Mean Field Game for Equilibrium Analysis of Mining Computational Power in Blockchains

Abstract

In a blockchain network, to mine new blocks like in cryptocurrencies or secure IoT networks, each node or player specifies the amount of computational power as its strategy by compromising between the cost and expected utility. Since the strategies of all players affect the expected utility of others through the probability of success, in this article, we first formulate the mining competition among the players in a blockchain network as a noncooperative game. The existence and uniqueness of the Nash equilibrium (NE) point of the game are proven.
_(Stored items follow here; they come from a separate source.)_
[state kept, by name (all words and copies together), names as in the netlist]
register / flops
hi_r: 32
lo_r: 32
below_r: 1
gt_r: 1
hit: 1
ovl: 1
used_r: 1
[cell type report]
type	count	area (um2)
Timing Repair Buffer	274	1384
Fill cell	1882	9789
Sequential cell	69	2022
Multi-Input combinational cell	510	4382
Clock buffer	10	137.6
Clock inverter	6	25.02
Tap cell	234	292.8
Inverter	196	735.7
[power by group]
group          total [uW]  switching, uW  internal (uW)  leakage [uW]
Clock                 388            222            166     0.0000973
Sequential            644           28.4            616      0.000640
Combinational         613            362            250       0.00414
File: src/rtl/core/iut_ctrl.sv
`timescale 1ns / 1ps
`include "interval_usage_tracker_assert.svh"

module iut_ctrl import iut_pkg::*; (
  input  logic                     clk,
  input  logic                     rst_n,
  input  logic                     in_valid,
  output logic                     in_ready,
  input  in_item_t                 in_data,
  output logic                     out_valid,
  input  logic                     out_ready,
  output out_item_t                out_data,
  input  logic                     cfg_we,
  input  cfg_idx_t                 cfg_index,
  input  addr_t                    cfg_wdata,
  output cell_cmd_t                cmd,
  input  logic [MAX_INTERVALS-1:0] ovl_vec,
  input  logic [MAX_INTERVALS-1:0] hit_vec,
  input  logic                     last_used
);

  typedef enum logic [2:0] {
    S_IDLE,
    S_CMP,
    S_DEC,
    S_DEL,
    S_RSP
  } state_t;

  state_t    state_r, state_nxt;
  logic      type_r, type_nxt;
  addr_t     s_r, s_nxt;
  addr_t     e_r, e_nxt;
  addr_t     win_start_r, win_start_nxt;
  addr_t     win_end_r, win_end_nxt;
  out_item_t res_r, res_nxt;
  logic      out_valid_r, out_valid_nxt;
  out_item_t out_r, out_nxt;
  logic      any_ovl, dup, accept;
  addr_t     clamp_s, clamp_e;

  assign in_ready  = (state_r == S_IDLE);
  assign accept    = in_valid & in_ready;
  assign out_valid = out_valid_r;
  assign out_data  = out_r;

  assign any_ovl = |ovl_vec;
  // Second member of an overlapping run still present
  assign dup     = |(ovl_vec & {ovl_vec[MAX_INTERVALS-2:0], 1'b0});

  assign clamp_s = (in_data.range_start < win_start_r) ? win_start_r : in_data.range_start;
  assign clamp_e = (in_data.range_end > win_end_r) ? win_end_r : in_data.range_end;

  always_comb begin
    state_nxt     = state_r;
    type_nxt      = type_r;
    s_nxt         = s_r;
    e_nxt         = e_r;
    win_start_nxt = win_start_r;
    win_end_nxt   = win_end_r;
    res_nxt       = res_r;
    out_valid_nxt = out_valid_r;
    out_nxt       = out_r;
    cmd.op        = OP_HOLD;
    cmd.s         = s_r;
    cmd.e         = e_r;

    // Configuration writes
    if (cfg_we) begin
      unique case (cfg_index)
        CFG_WINDOW_START: win_start_nxt = cfg_wdata;
        CFG_WINDOW_END:   win_end_nxt   = cfg_wdata;
        default: begin
        end
      endcase
    end

    // Drop the result beat once taken
    if (out_valid_r && out_ready) out_valid_nxt = 1'b0;

    unique case (state_r)
      S_IDLE: begin
        if (accept) begin
          type_nxt  = in_data.req_type;
          s_nxt     = (in_data.req_type == REQ_QUERY) ? in_data.range_start : clamp_s;
          e_nxt     = clamp_e;
          state_nxt = S_CMP;
        end
      end
      S_CMP: begin
        cmd.op    = OP_CMP;
        state_nxt = S_DEC;
      end
      S_DEC: begin
        res_nxt   = '{in_use: 1'b0, status: STAT_DONE};
        state_nxt = S_RSP;
        if (type_r == REQ_QUERY) begin
          res_nxt.in_use = |hit_vec;
        end else if (s_r >= e_r) begin
          // empty range: nothing to do
        end else if (!any_ovl && last_used) begin
          res_nxt.status = STAT_FULL;
        end else if (any_ovl) begin
          cmd.op    = OP_MRG;
          state_nxt = S_DEL;
        end else begin
          cmd.op = OP_INS;
        end
      end
      S_DEL: begin
        if (dup) begin
          cmd.op = OP_DEL;
        end else begin
          state_nxt = S_RSP;
        end
      end
      S_RSP: begin
        if (!out_valid_r || out_ready) begin
          out_valid_nxt = 1'b1;
          out_nxt       = res_r;
          state_nxt     = S_IDLE;
        end
      end
      default: state_nxt = S_IDLE;
    endcase
  end

  always_ff @(posedge clk) begin
    if (!rst_n) begin
      state_r     <= S_IDLE;
      out_valid_r <= 1'b0;
      win_start_r <= '0;
      win_end_r   <= '1;
    end else begin
      state_r     <= state_nxt;
      out_valid_r <= out_valid_nxt;
      win_start_r <= win_start_nxt;
      win_end_r   <= win_end_nxt;
    end
    type_r <= type_nxt;
    s_r    <= s_nxt;
    e_r    <= e_nxt;
    res_r  <= res_nxt;
    out_r  <= out_nxt;
  end

  `IUT_ASSERT(a_one_in_flight, clk, rst_n, accept |=> !in_ready, "second beat accepted while busy")
  `IUT_ASSERT(a_no_ins_full, clk, rst_n, (cmd.op == OP_INS) |-> !last_used, "insert into full table")
  `IUT_ASSERT(a_rsp_source, clk, rst_n, $rose(out_valid_r) |-> $past(state_r == S_RSP), "result without response state")
  `IUT_ASSERT(a_query_status, clk, rst_n, out_valid_r |-> !(out_r.status && out_r.in_use), "full status on a query")

endmodule

File: config.mk
export PLATFORM = sky130hd
export DESIGN_NAME = iut_ctrl
export DESIGN_NICKNAME = d
export VERILOG_FILES = /design/src/rtl/core/iut_pkg.sv /design/src/rtl/core/iut_ctrl.sv
export VERILOG_INCLUDE_DIRS = /design/src /design/src/rtl/core
export SDC_FILE = /design/constraint.sdc
export NUM_CORES = 1
export LEC_CHECK = 0
export ABC_AREA = 1
export ABC_CLOCK_PERIOD_IN_PS = 5800
export BUFFER_PORTS_ARGS = -buffer_cell sky130_fd_sc_hd__buf_2
export CAP_MARGIN = 5
export CORE_ASPECT_RATIO = 1.25
export CORE_MARGIN = 10
export CORE_UTILIZATION = 35
export DETAILED_ROUTE_END_ITERATION = 8
export SKIP_LAST_GASP = 1
export SYNTH_ARGS = -nofsm -noshare
export SYNTH_HDL_FRONTEND = slang
export SYNTH_SLANG_ARGS = --single-unit
export TNS_END_PERCENT = 50
File: constraint.sdc
create_clock -name clk -period 5.8 [get_ports clk]
set_input_delay 1.16 -clock clk [delete_from_list [all_inputs] [get_ports clk]]
set_output_delay 1.16 -clock clk [all_outputs]
set_load 0.005 [all_outputs]
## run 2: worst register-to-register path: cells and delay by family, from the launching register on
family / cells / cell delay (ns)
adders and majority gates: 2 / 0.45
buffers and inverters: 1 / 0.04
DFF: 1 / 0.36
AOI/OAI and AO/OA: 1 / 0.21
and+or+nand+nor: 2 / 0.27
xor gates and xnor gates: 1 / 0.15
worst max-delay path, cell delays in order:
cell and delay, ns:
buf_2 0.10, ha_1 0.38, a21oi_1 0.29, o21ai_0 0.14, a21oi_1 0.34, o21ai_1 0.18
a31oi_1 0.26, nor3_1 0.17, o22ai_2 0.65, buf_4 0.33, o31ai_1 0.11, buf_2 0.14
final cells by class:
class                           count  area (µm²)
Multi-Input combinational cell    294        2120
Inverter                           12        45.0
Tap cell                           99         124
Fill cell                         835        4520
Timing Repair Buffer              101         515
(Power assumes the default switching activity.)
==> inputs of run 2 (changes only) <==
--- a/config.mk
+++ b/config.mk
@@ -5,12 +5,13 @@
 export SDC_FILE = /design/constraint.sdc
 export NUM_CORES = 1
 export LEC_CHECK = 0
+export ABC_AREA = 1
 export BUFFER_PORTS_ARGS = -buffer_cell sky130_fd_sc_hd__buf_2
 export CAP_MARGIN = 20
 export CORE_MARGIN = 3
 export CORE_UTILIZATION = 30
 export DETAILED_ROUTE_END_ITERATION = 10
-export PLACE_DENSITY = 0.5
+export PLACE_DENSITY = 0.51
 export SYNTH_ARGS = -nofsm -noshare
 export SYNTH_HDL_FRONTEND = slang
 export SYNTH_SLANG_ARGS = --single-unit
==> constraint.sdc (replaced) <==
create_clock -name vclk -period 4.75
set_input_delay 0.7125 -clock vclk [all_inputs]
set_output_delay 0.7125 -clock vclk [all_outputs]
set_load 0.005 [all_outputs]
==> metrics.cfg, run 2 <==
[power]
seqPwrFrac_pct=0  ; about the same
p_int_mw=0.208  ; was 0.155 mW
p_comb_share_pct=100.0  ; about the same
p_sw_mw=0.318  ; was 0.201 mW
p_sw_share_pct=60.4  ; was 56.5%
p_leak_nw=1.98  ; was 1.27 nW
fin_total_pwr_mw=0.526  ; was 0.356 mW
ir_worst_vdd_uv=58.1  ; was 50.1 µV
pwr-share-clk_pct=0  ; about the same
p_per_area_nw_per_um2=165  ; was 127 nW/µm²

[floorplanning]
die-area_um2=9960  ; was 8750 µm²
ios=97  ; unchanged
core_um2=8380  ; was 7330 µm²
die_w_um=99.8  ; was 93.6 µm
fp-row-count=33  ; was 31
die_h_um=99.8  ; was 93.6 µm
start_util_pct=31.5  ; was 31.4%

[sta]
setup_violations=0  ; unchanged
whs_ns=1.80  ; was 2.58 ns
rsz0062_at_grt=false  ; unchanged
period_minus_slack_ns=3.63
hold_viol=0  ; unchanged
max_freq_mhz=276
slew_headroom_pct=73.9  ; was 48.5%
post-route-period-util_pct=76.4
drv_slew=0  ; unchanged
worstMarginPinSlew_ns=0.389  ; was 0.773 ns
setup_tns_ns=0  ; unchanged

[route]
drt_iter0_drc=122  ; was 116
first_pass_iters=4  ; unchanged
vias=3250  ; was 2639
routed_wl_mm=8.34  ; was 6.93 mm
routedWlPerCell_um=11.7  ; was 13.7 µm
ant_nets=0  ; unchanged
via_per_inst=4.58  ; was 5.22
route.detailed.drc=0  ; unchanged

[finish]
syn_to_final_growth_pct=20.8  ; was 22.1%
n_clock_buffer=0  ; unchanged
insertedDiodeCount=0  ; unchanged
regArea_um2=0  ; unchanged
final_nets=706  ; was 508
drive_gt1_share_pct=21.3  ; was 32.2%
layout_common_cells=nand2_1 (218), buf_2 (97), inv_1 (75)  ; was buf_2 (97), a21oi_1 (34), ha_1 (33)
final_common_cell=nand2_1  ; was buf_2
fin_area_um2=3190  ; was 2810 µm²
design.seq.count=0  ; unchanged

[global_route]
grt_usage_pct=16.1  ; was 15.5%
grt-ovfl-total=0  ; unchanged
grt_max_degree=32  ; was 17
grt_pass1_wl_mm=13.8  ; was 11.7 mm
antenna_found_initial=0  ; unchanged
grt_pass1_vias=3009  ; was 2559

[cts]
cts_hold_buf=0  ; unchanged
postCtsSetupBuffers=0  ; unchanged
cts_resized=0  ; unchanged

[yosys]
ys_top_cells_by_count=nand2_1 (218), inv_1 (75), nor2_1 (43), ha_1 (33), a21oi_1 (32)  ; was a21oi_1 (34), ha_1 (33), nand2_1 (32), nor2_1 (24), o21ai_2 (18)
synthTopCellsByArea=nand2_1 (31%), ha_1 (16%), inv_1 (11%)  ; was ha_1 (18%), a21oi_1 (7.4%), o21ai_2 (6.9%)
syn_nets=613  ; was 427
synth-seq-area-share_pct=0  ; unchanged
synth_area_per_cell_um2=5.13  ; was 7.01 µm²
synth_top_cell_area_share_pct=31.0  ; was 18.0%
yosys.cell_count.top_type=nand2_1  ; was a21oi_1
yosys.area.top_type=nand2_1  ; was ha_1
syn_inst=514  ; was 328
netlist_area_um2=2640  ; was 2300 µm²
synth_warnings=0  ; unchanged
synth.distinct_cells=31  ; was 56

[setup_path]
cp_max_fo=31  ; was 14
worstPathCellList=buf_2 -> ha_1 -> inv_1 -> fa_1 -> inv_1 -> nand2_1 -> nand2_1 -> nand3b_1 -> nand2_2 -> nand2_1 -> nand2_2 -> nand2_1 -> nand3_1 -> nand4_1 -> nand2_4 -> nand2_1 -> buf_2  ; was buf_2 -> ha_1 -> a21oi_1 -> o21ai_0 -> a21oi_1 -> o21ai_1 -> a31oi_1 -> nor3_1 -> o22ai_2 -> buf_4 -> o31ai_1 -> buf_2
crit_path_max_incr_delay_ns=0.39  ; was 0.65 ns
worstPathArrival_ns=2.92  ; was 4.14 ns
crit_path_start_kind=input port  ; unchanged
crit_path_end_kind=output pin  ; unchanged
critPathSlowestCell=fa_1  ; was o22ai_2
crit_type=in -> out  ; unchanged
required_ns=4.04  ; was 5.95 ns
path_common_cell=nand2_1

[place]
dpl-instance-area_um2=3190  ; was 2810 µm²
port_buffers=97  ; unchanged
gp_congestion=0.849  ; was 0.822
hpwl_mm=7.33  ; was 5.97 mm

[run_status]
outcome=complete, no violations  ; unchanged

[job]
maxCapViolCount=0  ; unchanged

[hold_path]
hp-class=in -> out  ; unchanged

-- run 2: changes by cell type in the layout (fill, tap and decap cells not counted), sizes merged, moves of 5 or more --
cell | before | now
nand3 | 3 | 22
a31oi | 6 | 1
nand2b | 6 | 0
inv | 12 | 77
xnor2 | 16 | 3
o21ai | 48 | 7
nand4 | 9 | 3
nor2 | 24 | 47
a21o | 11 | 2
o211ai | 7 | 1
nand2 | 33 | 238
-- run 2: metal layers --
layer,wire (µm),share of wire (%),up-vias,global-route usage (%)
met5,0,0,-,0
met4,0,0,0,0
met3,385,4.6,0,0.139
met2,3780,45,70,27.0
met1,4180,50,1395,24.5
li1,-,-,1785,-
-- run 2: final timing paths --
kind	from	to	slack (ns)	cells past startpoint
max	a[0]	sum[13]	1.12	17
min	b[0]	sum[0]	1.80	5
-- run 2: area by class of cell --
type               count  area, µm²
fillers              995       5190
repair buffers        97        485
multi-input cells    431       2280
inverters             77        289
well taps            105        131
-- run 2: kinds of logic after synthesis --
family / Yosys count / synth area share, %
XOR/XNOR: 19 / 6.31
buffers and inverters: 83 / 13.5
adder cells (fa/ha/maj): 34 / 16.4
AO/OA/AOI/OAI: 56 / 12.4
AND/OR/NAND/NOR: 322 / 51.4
We consider a gradient learning strategy for the players while preserving their private information as a bounded rational learning model. Furthermore, the convergence of this learning strategy to the E-NE point of the game is studied analytically using the concept of the mean field (MF) game theory. While conventional analytical tools face problems in dealing with a large number of participants, which is a key feature in many IoT networks, deploying the MF game theory facilitates analyzing the behavior of a large population of players by encapsulating the network behavior in an MF term. As the number of players becomes larger, the accuracy of the MF method becomes greater. Moreover, in the MF approach, no information exchange among the agents is needed for optimal decision making and the privacy of the players is preserved. The minimal information exchange is also a proper motivation for using the MF approach in the IoT networks.